`config.mk`:
```
export PLATFORM = sky130hd
export DESIGN_NAME = stream_packet_demux
export DESIGN_NICKNAME = d
export VERILOG_FILES = /design/src/rtl/stream_demux_pkg.sv /design/src/rtl/stream_reg_slice.sv /design/src/rtl/stream_packet_demux.sv
export SDC_FILE = /design/constraint.sdc
export NUM_CORES = 1
export LEC_CHECK = 0
export CORE_AREA = 2 2 83 85
export DETAILED_ROUTE_END_ITERATION = 7
export DIE_AREA = 0 0 85 87
export HOLD_SLACK_MARGIN = 0.1
export PLACE_DENSITY = 0.92
export SLEW_MARGIN = 10
export SYNTH_ARGS = -nofsm -noshare
export SYNTH_HDL_FRONTEND = slang
export SYNTH_HIERARCHICAL = 1
export SYNTH_SLANG_ARGS = --single-unit
```
`constraint.sdc`:
```
create_clock -name clk -period 4.3 [get_ports clk]
set_clock_uncertainty 0.1 [all_clocks]
set_input_delay 0.86 -clock clk [delete_from_list [all_inputs] [get_ports clk]]
set_output_delay 0.86 -clock clk [all_outputs]
set_load 0.005 [all_outputs]
```
`src/rtl/stream_demux_pkg.sv`:
```
// Shared types for the packet stream demultiplexer: byte type and the
// per-packet routing state.
package stream_demux_pkg;

  typedef logic [7:0] byte_t;

  typedef enum logic [1:0] {
    IDLE,
    FWD,
    DROP
  } demux_state_t;

endpackage

```
`src/rtl/stream_reg_slice.sv`:
```
// One-entry valid/ready holding register for a data byte plus last flag.
// Accepts a load on the same cycle it is being drained, so it sustains one beat per cycle.
module stream_reg_slice
  import stream_demux_pkg::*;
(
  input  logic  clk,
  input  logic  rst,
  input  logic  load,
  input  byte_t load_data,
  input  logic  load_last,
  output logic  load_ready,
  output byte_t out_data,
  output logic  out_last,
  output logic  out_valid,
  input  logic  out_ready
);

  assign load_ready = !out_valid || out_ready;

  // Data and last only change on a load, so they stay stable while stalled.
  always_ff @(posedge clk or posedge rst) begin
    if (rst) begin
      out_data  <= 8'h00;
      out_last  <= 1'b0;
      out_valid <= 1'b0;
    end else if (load) begin
      out_data  <= load_data;
      out_last  <= load_last;
      out_valid <= 1'b1;
    end else if (out_ready) begin
      out_valid <= 1'b0;
    end
  end

endmodule

```
`src/rtl/stream_packet_demux.sv`:
```
// Routes one byte packet stream to one of NUM_OUTPUTS registered output streams,
// chosen by the address on the first beat; packets to missing outputs are counted and discarded.
module stream_packet_demux
  import stream_demux_pkg::*;
#(
  parameter  int NUM_OUTPUTS = 5,
  parameter  int DROP_CNT_W  = 16,
  localparam int ADDR_W      = $clog2(NUM_OUTPUTS)
) (
  input  logic                         clk,
  input  logic                         rst,
  input  logic [7:0]                   in_data,
  input  logic [ADDR_W-1:0]            in_addr,
  input  logic                         in_last,
  input  logic                         in_valid,
  output logic                         in_ready,
  output logic [NUM_OUTPUTS-1:0][7:0]  out_data,
  output logic [NUM_OUTPUTS-1:0]       out_last,
  output logic [NUM_OUTPUTS-1:0]       out_valid,
  input  logic [NUM_OUTPUTS-1:0]       out_ready,
  output logic [DROP_CNT_W-1:0]        drop_count
);

  localparam logic [ADDR_W:0] NUM_OUT_L = (ADDR_W + 1)'(NUM_OUTPUTS);

  demux_state_t            state, state_nxt;
  logic [ADDR_W-1:0]       dest_q;
  logic [ADDR_W-1:0]       dest;
  logic                    addr_ok;
  logic                    dropping;
  logic                    sel_ready;
  logic                    accept;
  logic                    first_drop;
  logic [NUM_OUTPUTS-1:0]  slice_ready;
  logic [NUM_OUTPUTS-1:0]  load;

  // With a power-of-two output count every address is in range.
  assign addr_ok    = {1'b0, in_addr} < NUM_OUT_L;
  assign accept     = in_valid && in_ready;
  assign first_drop = (state == IDLE) && accept && !addr_ok;

  always_comb begin
    dest     = dest_q;
    dropping = 1'b0;
    if (state == IDLE) begin
      dest     = in_addr;
      dropping = !addr_ok;
    end else if (state == DROP) begin
      dropping = 1'b1;
    end
  end

  // Only the selected output's slice can hold off the source.
  always_comb begin
    sel_ready = 1'b0;
    for (int i = 0; i < NUM_OUTPUTS; i++) begin
      if (dest == ADDR_W'(i)) sel_ready = slice_ready[i];
    end
    in_ready = dropping || sel_ready;
  end

  always_comb begin
    load = '0;
    for (int i = 0; i < NUM_OUTPUTS; i++) begin
      load[i] = accept && !dropping && (dest == ADDR_W'(i));
    end
  end

  always_comb begin
    state_nxt = state;
    case (state)
      IDLE: begin
        if (accept && !in_last) state_nxt = addr_ok ? FWD : DROP;
      end
      FWD: begin
        if (accept && in_last) state_nxt = IDLE;
      end
      DROP: begin
        if (accept && in_last) state_nxt = IDLE;
      end
      default: state_nxt = IDLE;
    endcase
  end

  always_ff @(posedge clk or posedge rst) begin
    if (rst) begin
      state  <= IDLE;
      dest_q <= '0;
    end else begin
      state <= state_nxt;
      if (state == IDLE && accept && addr_ok) dest_q <= in_addr;
    end
  end

  // Counts once per bad packet and sticks at all-ones rather than wrapping.
  always_ff @(posedge clk or posedge rst) begin
    if (rst) begin
      drop_count <= '0;
    end else if (first_drop && (drop_count != {DROP_CNT_W{1'b1}})) begin
      drop_count <= drop_count + 1'b1;
    end
  end

  for (genvar i = 0; i < NUM_OUTPUTS; i++) begin : g_out
    stream_reg_slice u_slice (
      .clk        (clk),
      .rst        (rst),
      .load       (load[i]),
      .load_data  (in_data),
      .load_last  (in_last),
      .load_ready (slice_ready[i]),
      .out_data   (out_data[i]),
      .out_last   (out_last[i]),
      .out_valid  (out_valid[i]),
      .out_ready  (out_ready[i])
    );
  end

endmodule
```
Yosys cells after proc, flatten, opt, wreduce, memory -nomap -nowiden
Cells that the tools add are included.
Word-level totals
  register bits: 71
  output and inout port bits: 67
Cells by class
  reduce and logical (&&, ||, !) cells: 36
  add/subtract/negate cells: 1
  mux-type cells: 22
  equality and inequality tests: 9
  magnitude comparators: 1
Operators by type and width (number)
  $mux W1: 17
  $add A16 B1 Y16 const B: 1
  $ne A16 B16 Y1 const B: 1
  $logic_and A1 B1 Y1: 13
  $reduce_bool A2 Y1: 5
  $logic_not A1 Y1: 8
  $eq A3 B2 Y1 const B: 2
  $logic_or A1 B1 Y1: 6
  $mux W2: 3
  $ne A2 B1 Y1 const B: 2
  $pmux W2 S2: 1
  $eq A3 B1 Y1 const B: 1
  $eq A3 B3 Y1 const B: 1
  $logic_not A3 Y1: 1
  $lt A3 B3 Y1 const B: 1
  $mux W3: 1
  $eq A2 B1 Y1 const B: 1
  $eq A2 B2 Y1 const B: 1
  $logic_not A2 Y1: 1
  $reduce_and A2 Y1: 1
  $reduce_or A2 Y1: 1

Longest topological paths before layout
  word-level depth: 13
  mapped depth: 11
  depth with buffers taken out: 9

Modules after synthesis
Netlist, hierarchy kept.
Modules (own cells, without submodules)
  stream_reg_slice: area each 412.9 um^2, sequential area each 250.2 um^2, cells an instance 23, instances 5
  stream_packet_demux: area each 1239.9 um^2, sequential area each 525.5 um^2, cells an instance 124, instances 1

Worst setup path before layout
No wires, ideal clock.
  path kind: input port to flip-flop
  start point: input port in_addr[0]
  end point: register g_out[0].u_slice.out_data[0]
  stages on the path: 8
  slack: 1.624 ns
  buffers on the path: 1
  arrival time: 2.451 ns
  cell sequence: and3b_1 > o21ai_0 > o311a_1 > a22oi_4 > or3_1 > nor2_1 > buf_6 > mux2_4
Between the ends
  cells in the longest elaborated chain, start to end: 11
  elaborated cells on any way between the ends: 19
RTL lines
  start: declaration: line stream_packet_demux.sv:13  | input logic [ADDR_W-1:0] in_addr,
  $mux W3: line stream_packet_demux.sv:45  | if (state == IDLE) begin
  $logic_not A3 Y1: line stream_packet_demux.sv:57, stream_packet_demux.sv:65
  $mux W1 (5 in series): line stream_packet_demux.sv:57  | if (dest == ADDR_W'(i)) sel_ready = slice_ready[i];
  $logic_or A1 B1 Y1: line stream_packet_demux.sv:59  | in_ready = dropping || sel_ready;
  $logic_and A1 B1 Y1: line stream_packet_demux.sv:39  | assign accept = in_valid && in_ready;
  $logic_and A1 B1 Y1: line stream_packet_demux.sv:65  | load[i] = accept && !dropping && (dest == ADDR_W'(i));
  $logic_and A1 B1 Y1 *: line stream_packet_demux.sv:65
  named net load[0]: line stream_packet_demux.sv:35  | logic [NUM_OUTPUTS-1:0] load;
  end signal: assignment: line stream_reg_slice.sv:27  | out_data <= load_data;
  end: declaration: line stream_reg_slice.sv:12  | output byte_t out_data,
The timed path passes the listed nets; every way through them passes the cells marked *.
A chain may end at the register's enable or synchronous reset.

Worst setup path after layout
  start point: register state[1]
  end point: output port in_ready
Between the ends
  cells in the longest elaborated chain, start to end: 9
  elaborated cells on any way between the ends: 16
RTL lines
  start: declaration: line stream_packet_demux.sv:26  | demux_state_t state, state_nxt;
  start signal: assignment: line stream_packet_demux.sv:90  | state <= state_nxt;
  $logic_not A2 Y1: line stream_packet_demux.sv:45
  $mux W3: line stream_packet_demux.sv:45
  $logic_not A3 Y1: line stream_packet_demux.sv:57
  $mux W1 (5 in series): line stream_packet_demux.sv:57
  $logic_or A1 B1 Y1 *: line stream_packet_demux.sv:59
  end: declaration: line stream_packet_demux.sv:16  | output logic in_ready,
Every way passes the cells marked *; elsewhere a longest branch is shown, timed or not.

==> metrics.txt <==
critical path, cell by cell inv_1 > ha_1 > mux2i_1 > o211ai_1 > o211ai_2 > o311ai_0 > nand2b_1 > clkdlybuf4s50_1; CP max stage cell clkdlybuf4s50_1; initial antenna violation count 0; simple-gate area share of the yosys netlist 0.106; pwr/cell area ~650 nW/um^2; max frequency 257 MHz; Max IR drop VDD 379 uV; Primary FF master, synth dfrtp_1; ant diodes 0; Initial Util 0.503; synthesized net count 262; cells after synthesis around 240; Adder-Cell Fraction of Synth Area 0.0114; RePlAce Congestion between 0.7 and 0.8; fraction of registers with async set or reset after synthesis 1.00; row cnt 30; placed insts 403; relative max-transition margin 0.462; # DRC 0; largest family of logic cells by synthesized area multiplexers; setup violators final 0; r2r setup slk 1.14 ns; compound-gate portion of the synthesized area 0.0466; kind of critical path flip-flop to output port; largest net degree at the start of global routing 22; register area share after synthesis 0.538; CP endpoint kind output port; per-cell routed wire length around 18 um; die area 7400 sq um; hold depth 1; Synth warnings 6; XOR/XNOR Fraction of Synth Area 0.0371; final instance area 4410 sq um; most common cell after layout, fill and taps aside clkdlybuf4s50_1; vias per cell 5.33; Die Span Y around 87 um; post-synth cell types 39; flops & latches, synth 71; DRT iter0 DRCs 85; min-delay src drop_count[11]$_DFFE_PP0P_; final critical-path required period 3.89 ns; CTS Root Cell clkbuf_8; number of synthesized flops with an enable pin 0; fillers 470; R2R Path Start state[1]$_DFFE_PP0P_; Tot Pwr roughly 2.9 mW; PortBufs 86; syn_area_per_cell 13.8 sq um; Final HPWL DP 5580 um; part of the cycle the worst path needs 0.905; most frequent cells in the layout 86 x clkdlybuf4s50_1, 71 x dfrtp_1, 46 x mux2_4; cts repair resizes 0; gr usage total 0.216; post-CTS setup buffer count 0; Post-CTS Hold Buffers 0; first-pass GRT wire length between 10000 and 15000 um; Antenna Nets Post-Route 0; TritonRoute pass-1 iters 4; Die W around 85 um; status finished, final reports clean; Final Max Slew Viols 0; worst hold margin a little under 0.4 ns; Cell Count, Final, Fillers Out 419; H-tree depth 3; num ports 87; Least-Margin Pin Slew 0.807 ns; dpl cell area ~4200 sq um; CP Buf/Inv Count 2; GRT overflow 0; Core Area 6570 sq um; worst hold endpoint drop_count[11]$_DFFE_PP0P_; vias in the first global route 2269; Reg clk slew, reported paths about 0.070 ns; Worst EP arrival 2.93 ns; Max-cap violations 0; setup TNS 0 ns; Max Buffers Root-to-Sink 2; Critical Path Source Type flip-flop; synthesis-to-layout area growth 33.6%; clk sinks 71; RSZ-0062 raised after global routing no; Num CTS Buffers 9; Leak 2.01 nW; final number of hold-violating endpoints 0; vias post-DR 2234; delay-heaviest family, CP buffers and inverters; Crit Path Max Fanout 14; layout cells sized above 1 0.224; CP max stage delay 0.51 ns; HP Class flip-flop to flip-flop; Detailed Route WL 7680 um; Skew-Pair Late Insertion Delay 0.34 ns; synthesized area 3300 sq um; R2R Path End g_out[4].u_slice/out_data[0]$_DFFE_PP0P_; final net count about 360; CP required 3.34 ns; r2r worst-path depth 10; CTS tree built; post-synthesis mux area share 0.226
where the power goes:
| part | switching, mW | total [mW] | internal (mW) | leakage, nW |
|---|---|---|---|---|
| registers | 0.183 | 1.11 | 0.927 | 0.897 |
| logic | 0.424 | 1.28 | 0.856 | 1.02 |
| clock network | 0.257 | 0.495 | 0.239 | 0.0873 |
| total | 0.863 | 2.88 | 2.02 | 2.01 |
through the flow:
step | setup WS (ns) | util
floorplan | 1.62 | -
global placement | 0.569 | 0.644
detailed placement | 0.516 | 0.644
CTS | 0.439 | 0.672
global route | 0.185 | 0.672
finish | 0.409 | 0.672
kinds of logic (layout without fill, tap and decap cells):
kind of cell    after synthesis  in the layout
buf+inv                      19            119
compound gates               17             17
fa+ha+maj                     3              3
simple gates                 64             64
xor+xnor                     14             14
flops                        71             71
mux                          51             51
worst register-to-register path, stage by stage (launching register included):
cell and delay [ns]:
dfrtp_1 0.42, inv_1 0.09, ha_1 0.45, mux2i_1 0.48
nand2_1 0.12, o21bai_2 0.20, a22oi_4 0.14, or3_1 0.37
nor2_1 0.10, buf_4 0.24, mux2_4 0.34
cell usage after synthesis, types with 2 or more instances:
master / number / area share
and2_1: 2 / 0.0038
and3_1: 3 / 0.0057
and3b_1: 2 / 0.0053
buf_6: 6 / 0.020
dfrtp_1: 71 / 0.54
ha_1: 3 / 0.011
inv_1: 12 / 0.014
mux2_2: 4 / 0.014
mux2_4: 46 / 0.21
nand2_1: 8 / 0.0091
nand2b_1: 12 / 0.023
nand3_1: 9 / 0.014
nand4_1: 3 / 0.0057
nor2_1: 13 / 0.015
nor3_1: 3 / 0.0045
nor3b_1: 2 / 0.0045
o211ai_1: 4 / 0.0091
o311a_1: 2 / 0.0061
or3_1: 2 / 0.0038
xnor2_1: 8 / 0.021
xor2_1: 6 / 0.016
cell type report:
type / instances / area (sq um) / area share
sequential: 71 / 1780 / 0.402
multi-input combinational: 149 / 1410 / 0.319
timing repair buffer: 91 / 898 / 0.204
clock buffer: 11 / 151 / 0.0343
tap: 80 / 100 / 0.0227
inverter: 12 / 45.0 / 0.0102
clock inverter: 5 / 32.5 / 0.00737
worst max-delay path by stage:
stage / startpoint / to / slack [ns] / cells after the start
final: state[1]$_DFFE_PP0P_ / in_ready / 0.41 / 8
after global routing: state[1]$_DFFE_PP0P_ / in_ready / 0.19 / 8
after CTS: state[1]$_DFFE_PP0P_ / in_ready / 0.44 / 8
after global placement: in_addr[1] / in_ready / 0.57 / 7
after floorplan: in_addr[0] / g_out[0].u_slice/out_data[0]$_DFFE_PP0P_ / 1.62 / 8
after detailed placement: in_addr[1] / in_ready / 0.52 / 7
flip-flops by register name (all words and copies together), names as in the netlist:
register / flops
state: 2
drop_count: 16
dest_q: 3
g_out.u_slice/out_valid: 5
g_out.u_slice/out_last: 5
g_out.u_slice/out_data: 40
layer usage:
metal  GRT usage  wire length [um]  vias to the layer above
met1       0.278              3440                     1129
met5           0                 0                        -
li1            -                 -                     1021
met2       0.362              3800                       76
met4      0.0779                87                        0
met3      0.0464               363                        8
(Power assumes the default switching activity.)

§ **The problem**: Say how many lines in the data hold the string "signal". No other content should accompany the number.

§ **The answer**: 2